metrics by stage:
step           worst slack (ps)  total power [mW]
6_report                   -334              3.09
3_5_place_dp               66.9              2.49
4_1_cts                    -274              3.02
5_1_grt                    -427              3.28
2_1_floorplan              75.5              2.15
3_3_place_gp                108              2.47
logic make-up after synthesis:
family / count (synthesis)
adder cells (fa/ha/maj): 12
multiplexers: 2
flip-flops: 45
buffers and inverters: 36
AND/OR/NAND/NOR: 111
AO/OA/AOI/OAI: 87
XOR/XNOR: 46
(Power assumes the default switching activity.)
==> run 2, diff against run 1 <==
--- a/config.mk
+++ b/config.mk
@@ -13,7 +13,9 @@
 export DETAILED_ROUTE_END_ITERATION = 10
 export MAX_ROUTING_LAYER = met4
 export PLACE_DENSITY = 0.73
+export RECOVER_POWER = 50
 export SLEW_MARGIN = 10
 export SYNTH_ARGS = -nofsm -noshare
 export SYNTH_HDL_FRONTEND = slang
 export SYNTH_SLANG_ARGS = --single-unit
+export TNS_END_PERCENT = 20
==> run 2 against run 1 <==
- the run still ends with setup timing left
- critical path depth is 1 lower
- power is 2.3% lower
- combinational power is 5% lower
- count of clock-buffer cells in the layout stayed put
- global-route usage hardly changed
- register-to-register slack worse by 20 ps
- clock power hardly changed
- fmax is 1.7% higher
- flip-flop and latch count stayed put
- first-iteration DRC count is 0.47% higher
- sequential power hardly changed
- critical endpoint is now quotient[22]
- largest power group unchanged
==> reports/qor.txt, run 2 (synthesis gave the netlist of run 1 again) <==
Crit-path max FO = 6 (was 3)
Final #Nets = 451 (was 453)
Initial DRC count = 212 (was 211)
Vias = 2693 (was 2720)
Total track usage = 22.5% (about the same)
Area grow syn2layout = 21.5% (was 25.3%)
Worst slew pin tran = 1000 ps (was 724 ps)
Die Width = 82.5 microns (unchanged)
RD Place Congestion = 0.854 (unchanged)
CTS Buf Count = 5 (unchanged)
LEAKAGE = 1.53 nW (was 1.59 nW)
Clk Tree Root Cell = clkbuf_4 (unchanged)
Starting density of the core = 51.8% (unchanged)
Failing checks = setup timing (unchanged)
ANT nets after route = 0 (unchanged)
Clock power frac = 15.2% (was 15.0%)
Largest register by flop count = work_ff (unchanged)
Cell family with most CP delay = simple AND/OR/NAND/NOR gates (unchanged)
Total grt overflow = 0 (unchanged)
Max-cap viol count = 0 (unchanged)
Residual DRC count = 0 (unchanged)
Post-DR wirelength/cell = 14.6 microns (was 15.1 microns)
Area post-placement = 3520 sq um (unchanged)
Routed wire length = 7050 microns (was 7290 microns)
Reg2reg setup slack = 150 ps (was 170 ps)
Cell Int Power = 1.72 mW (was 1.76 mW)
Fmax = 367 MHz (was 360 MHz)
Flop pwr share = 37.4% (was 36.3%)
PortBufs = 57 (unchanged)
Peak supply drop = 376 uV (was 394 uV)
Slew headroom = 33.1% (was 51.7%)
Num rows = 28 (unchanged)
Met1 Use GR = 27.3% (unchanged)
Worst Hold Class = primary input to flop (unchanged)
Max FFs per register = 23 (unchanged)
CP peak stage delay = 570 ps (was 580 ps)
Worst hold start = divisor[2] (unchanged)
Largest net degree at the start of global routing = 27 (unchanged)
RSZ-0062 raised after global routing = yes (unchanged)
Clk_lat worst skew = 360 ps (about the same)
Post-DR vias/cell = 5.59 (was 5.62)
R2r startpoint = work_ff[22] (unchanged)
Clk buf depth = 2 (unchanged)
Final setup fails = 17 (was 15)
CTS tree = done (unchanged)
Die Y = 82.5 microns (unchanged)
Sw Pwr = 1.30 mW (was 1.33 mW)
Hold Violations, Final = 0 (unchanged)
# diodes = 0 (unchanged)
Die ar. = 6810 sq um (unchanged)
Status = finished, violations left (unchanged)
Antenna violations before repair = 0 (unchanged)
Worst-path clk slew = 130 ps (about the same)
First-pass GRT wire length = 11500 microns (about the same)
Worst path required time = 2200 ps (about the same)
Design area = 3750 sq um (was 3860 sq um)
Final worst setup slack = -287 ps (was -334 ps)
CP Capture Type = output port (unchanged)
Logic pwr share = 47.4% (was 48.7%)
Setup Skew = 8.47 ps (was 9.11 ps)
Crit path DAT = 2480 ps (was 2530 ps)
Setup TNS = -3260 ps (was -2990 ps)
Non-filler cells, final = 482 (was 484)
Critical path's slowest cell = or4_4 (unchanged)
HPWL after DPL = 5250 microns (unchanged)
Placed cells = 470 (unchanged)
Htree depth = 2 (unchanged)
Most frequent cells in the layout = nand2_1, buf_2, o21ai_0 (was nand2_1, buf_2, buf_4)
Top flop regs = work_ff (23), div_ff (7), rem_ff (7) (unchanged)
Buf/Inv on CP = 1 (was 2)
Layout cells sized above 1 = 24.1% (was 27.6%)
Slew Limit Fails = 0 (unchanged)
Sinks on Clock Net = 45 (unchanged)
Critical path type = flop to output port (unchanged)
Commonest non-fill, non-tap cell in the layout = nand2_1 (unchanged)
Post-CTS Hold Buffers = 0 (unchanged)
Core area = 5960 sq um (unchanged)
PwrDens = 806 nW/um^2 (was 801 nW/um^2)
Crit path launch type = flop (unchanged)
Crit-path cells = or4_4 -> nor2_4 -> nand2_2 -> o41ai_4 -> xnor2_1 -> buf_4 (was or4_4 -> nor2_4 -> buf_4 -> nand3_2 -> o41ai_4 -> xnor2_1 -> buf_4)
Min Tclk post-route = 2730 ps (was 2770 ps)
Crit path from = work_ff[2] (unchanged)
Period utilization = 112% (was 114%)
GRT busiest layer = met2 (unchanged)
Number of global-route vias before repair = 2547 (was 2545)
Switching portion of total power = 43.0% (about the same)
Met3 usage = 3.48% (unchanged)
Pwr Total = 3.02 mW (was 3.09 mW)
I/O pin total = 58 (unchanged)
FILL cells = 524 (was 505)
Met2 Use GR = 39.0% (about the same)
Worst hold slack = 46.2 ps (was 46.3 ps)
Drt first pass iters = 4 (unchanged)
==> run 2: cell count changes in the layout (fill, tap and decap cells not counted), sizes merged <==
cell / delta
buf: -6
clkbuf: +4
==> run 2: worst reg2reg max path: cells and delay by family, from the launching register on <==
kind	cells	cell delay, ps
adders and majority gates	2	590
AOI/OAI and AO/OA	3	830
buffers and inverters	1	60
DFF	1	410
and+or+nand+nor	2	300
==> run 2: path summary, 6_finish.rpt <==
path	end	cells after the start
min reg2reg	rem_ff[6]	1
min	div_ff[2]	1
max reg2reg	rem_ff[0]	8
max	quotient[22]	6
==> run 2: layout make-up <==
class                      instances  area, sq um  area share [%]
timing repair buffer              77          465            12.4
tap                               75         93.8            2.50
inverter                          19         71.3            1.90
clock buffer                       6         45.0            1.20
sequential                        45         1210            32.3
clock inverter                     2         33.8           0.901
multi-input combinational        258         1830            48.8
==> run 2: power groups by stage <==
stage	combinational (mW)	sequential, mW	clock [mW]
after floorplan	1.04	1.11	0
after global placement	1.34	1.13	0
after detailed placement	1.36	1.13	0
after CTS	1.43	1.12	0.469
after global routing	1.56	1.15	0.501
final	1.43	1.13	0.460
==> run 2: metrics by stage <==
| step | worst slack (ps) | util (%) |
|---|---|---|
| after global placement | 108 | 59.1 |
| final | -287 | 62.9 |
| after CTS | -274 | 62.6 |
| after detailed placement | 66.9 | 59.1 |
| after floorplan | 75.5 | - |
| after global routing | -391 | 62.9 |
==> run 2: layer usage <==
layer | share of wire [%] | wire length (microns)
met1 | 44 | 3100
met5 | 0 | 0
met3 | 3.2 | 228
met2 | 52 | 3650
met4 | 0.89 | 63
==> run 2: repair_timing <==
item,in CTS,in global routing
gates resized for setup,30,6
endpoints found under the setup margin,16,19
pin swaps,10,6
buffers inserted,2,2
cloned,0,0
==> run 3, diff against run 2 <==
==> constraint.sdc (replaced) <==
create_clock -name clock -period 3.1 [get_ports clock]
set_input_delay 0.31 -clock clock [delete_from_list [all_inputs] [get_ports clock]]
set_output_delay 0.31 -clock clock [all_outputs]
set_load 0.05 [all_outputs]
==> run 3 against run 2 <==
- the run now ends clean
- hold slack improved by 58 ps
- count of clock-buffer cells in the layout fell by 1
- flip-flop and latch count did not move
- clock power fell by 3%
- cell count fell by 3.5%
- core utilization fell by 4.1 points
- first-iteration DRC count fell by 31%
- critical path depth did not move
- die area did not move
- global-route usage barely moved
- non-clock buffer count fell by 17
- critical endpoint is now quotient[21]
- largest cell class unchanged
`src/rtl/rci_pkg.sv`:
```
// Shared types, widths and register indices for the ray and circle intersection block.
package rci_pkg;

  localparam int unsigned CoordW = 32;
  localparam int unsigned DirW = 16;
  localparam int unsigned RadW = 31;
  localparam int unsigned CfgIdxW = 2;
  localparam int unsigned RootW = 32;
  localparam int unsigned RadicandW = 64;
  localparam int unsigned QuotW = 17;
  localparam int unsigned DivDenW = 31;

  localparam logic [CfgIdxW-1:0] RegCenterX = 2'd0;
  localparam logic [CfgIdxW-1:0] RegCenterY = 2'd1;
  localparam logic [CfgIdxW-1:0] RegRadius = 2'd2;

  typedef struct packed {
    logic signed [CoordW-1:0] start_x;
    logic signed [CoordW-1:0] start_y;
    logic signed [DirW-1:0] dir_x;
    logic signed [DirW-1:0] dir_y;
  } ray_in_t;

  typedef struct packed {
    logic hit;
    logic signed [CoordW-1:0] hit_distance;
    logic signed [DirW-1:0] normal_x;
    logic signed [DirW-1:0] normal_y;
  } ray_out_t;

  // Integer square root, one result bit per cell.
  typedef struct packed {
    logic [RadicandW-1:0] rem;
    logic [RootW-1:0] root;
  } sqrt_cell_t;

  // Restoring division, one quotient bit per cell.
  typedef struct packed {
    logic [DivDenW+QuotW:0] rem;
    logic [QuotW-1:0] quot;
  } div_cell_t;

endpackage

```
`src/rtl/rci_sqrt_cell.sv`:
```
// One stage of a bit-serial integer square root chain, with a payload carried alongside.
module rci_sqrt_cell #(
  parameter int unsigned Step = 0,
  parameter int unsigned PayW = 8
) (
  input  logic clk,
  input  logic rst_n,
  input  logic vld_i,
  input  rci_pkg::sqrt_cell_t dat_i,
  input  logic [PayW-1:0] pay_i,
  output logic vld_o,
  output rci_pkg::sqrt_cell_t dat_o,
  output logic [PayW-1:0] pay_o
);
  // The root bit decided here is bit (RootW-1-Step).
  localparam int unsigned Bit = rci_pkg::RootW - 1 - Step;

  logic [rci_pkg::RadicandW+1:0] trial;
  logic [rci_pkg::RadicandW+1:0] rem_w;
  rci_pkg::sqrt_cell_t dat_nxt;
  rci_pkg::sqrt_cell_t dat_r;
  logic [PayW-1:0] pay_r;
  logic vld_r;

  always_comb begin
    trial = ({34'd0, dat_i.root} << (Bit + 1)) + (66'd1 << (2 * Bit));
    rem_w = {2'b00, dat_i.rem};
    dat_nxt = dat_i;
    if (rem_w >= trial) begin
      dat_nxt.rem = rem_w[rci_pkg::RadicandW-1:0] - trial[rci_pkg::RadicandW-1:0];
      dat_nxt.root[Bit] = 1'b1;
    end
  end

  always_ff @(posedge clk) begin
    if (!rst_n) begin
      vld_r <= 1'b0;
    end else begin
      vld_r <= vld_i;
    end
    dat_r <= dat_nxt;
    pay_r <= pay_i;
  end

  assign vld_o = vld_r;
  assign dat_o = dat_r;
  assign pay_o = pay_r;
endmodule

```
<file path="src/rtl/rci_pkg.sv">
// Shared types, widths and register indices for the ray and circle intersection block.
package rci_pkg;

  localparam int unsigned CoordW = 32;
  localparam int unsigned DirW = 16;
  localparam int unsigned RadW = 31;
  localparam int unsigned CfgIdxW = 2;
  localparam int unsigned RootW = 32;
  localparam int unsigned RadicandW = 64;
  localparam int unsigned QuotW = 17;
  localparam int unsigned DivDenW = 31;

  localparam logic [CfgIdxW-1:0] RegCenterX = 2'd0;
  localparam logic [CfgIdxW-1:0] RegCenterY = 2'd1;
  localparam logic [CfgIdxW-1:0] RegRadius = 2'd2;

  typedef struct packed {
    logic signed [CoordW-1:0] start_x;
    logic signed [CoordW-1:0] start_y;
    logic signed [DirW-1:0] dir_x;
    logic signed [DirW-1:0] dir_y;
  } ray_in_t;

  typedef struct packed {
    logic hit;
    logic signed [CoordW-1:0] hit_distance;
    logic signed [DirW-1:0] normal_x;
    logic signed [DirW-1:0] normal_y;
  } ray_out_t;

  // Integer square root, one result bit per cell.
  typedef struct packed {
    logic [RadicandW-1:0] rem;
    logic [RootW-1:0] root;
  } sqrt_cell_t;

  // Restoring division, one quotient bit per cell.
  typedef struct packed {
    logic [DivDenW+QuotW:0] rem;
    logic [QuotW-1:0] quot;
  } div_cell_t;

endpackage

</file>
<file path="src/rtl/rci_div_cell.sv">
// One stage of a restoring divider chain, with a payload carried alongside.
module rci_div_cell #(
  parameter int unsigned Step = 0,
  parameter int unsigned PayW = 8
) (
  input  logic clk,
  input  logic rst_n,
  input  logic vld_i,
  input  rci_pkg::div_cell_t dat_i,
  input  logic [rci_pkg::DivDenW-1:0] den_i,
  input  logic [PayW-1:0] pay_i,
  output logic vld_o,
  output rci_pkg::div_cell_t dat_o,
  output logic [rci_pkg::DivDenW-1:0] den_o,
  output logic [PayW-1:0] pay_o
);
  localparam int unsigned Bit = rci_pkg::QuotW - 1 - Step;
  localparam int unsigned RemW = rci_pkg::DivDenW + rci_pkg::QuotW + 1;

  logic [RemW-1:0] shd;
  rci_pkg::div_cell_t dat_nxt;
  rci_pkg::div_cell_t dat_r;
  logic [rci_pkg::DivDenW-1:0] den_r;
  logic [PayW-1:0] pay_r;
  logic vld_r;

  always_comb begin
    shd = {{(rci_pkg::QuotW + 1){1'b0}}, den_i} << Bit;
    dat_nxt = dat_i;
    if (dat_i.rem >= shd) begin
      dat_nxt.rem = dat_i.rem - shd;
      dat_nxt.quot[Bit] = 1'b1;
    end
  end

  always_ff @(posedge clk) begin
    if (!rst_n) begin
      vld_r <= 1'b0;
    end else begin
      vld_r <= vld_i;
    end
    dat_r <= dat_nxt;
    den_r <= den_i;
    pay_r <= pay_i;
  end

  assign vld_o = vld_r;
  assign dat_o = dat_r;
  assign den_o = den_r;
  assign pay_o = pay_r;
endmodule

</file>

###

What you have to do — Above are some lines. Repeat exactly, and only, those from the line that has "run 2 against" through the line that has "ANT nets after route = 0 (unchanged)".

Your response —
==> run 2 against run 1 <==
- the run still ends with setup timing left
- critical path depth is 1 lower
- power is 2.3% lower
- combinational power is 5% lower
- count of clock-buffer cells in the layout stayed put
- global-route usage hardly changed
- register-to-register slack worse by 20 ps
- clock power hardly changed
- fmax is 1.7% higher
- flip-flop and latch count stayed put
- first-iteration DRC count is 0.47% higher
- sequential power hardly changed
- critical endpoint is now quotient[22]
- largest power group unchanged
==> reports/qor.txt, run 2 (synthesis gave the netlist of run 1 again) <==
Crit-path max FO = 6 (was 3)
Final #Nets = 451 (was 453)
Initial DRC count = 212 (was 211)
Vias = 2693 (was 2720)
Total track usage = 22.5% (about the same)
Area grow syn2layout = 21.5% (was 25.3%)
Worst slew pin tran = 1000 ps (was 724 ps)
Die Width = 82.5 microns (unchanged)
RD Place Congestion = 0.854 (unchanged)
CTS Buf Count = 5 (unchanged)
LEAKAGE = 1.53 nW (was 1.59 nW)
Clk Tree Root Cell = clkbuf_4 (unchanged)
Starting density of the core = 51.8% (unchanged)
Failing checks = setup timing (unchanged)
ANT nets after route = 0 (unchanged)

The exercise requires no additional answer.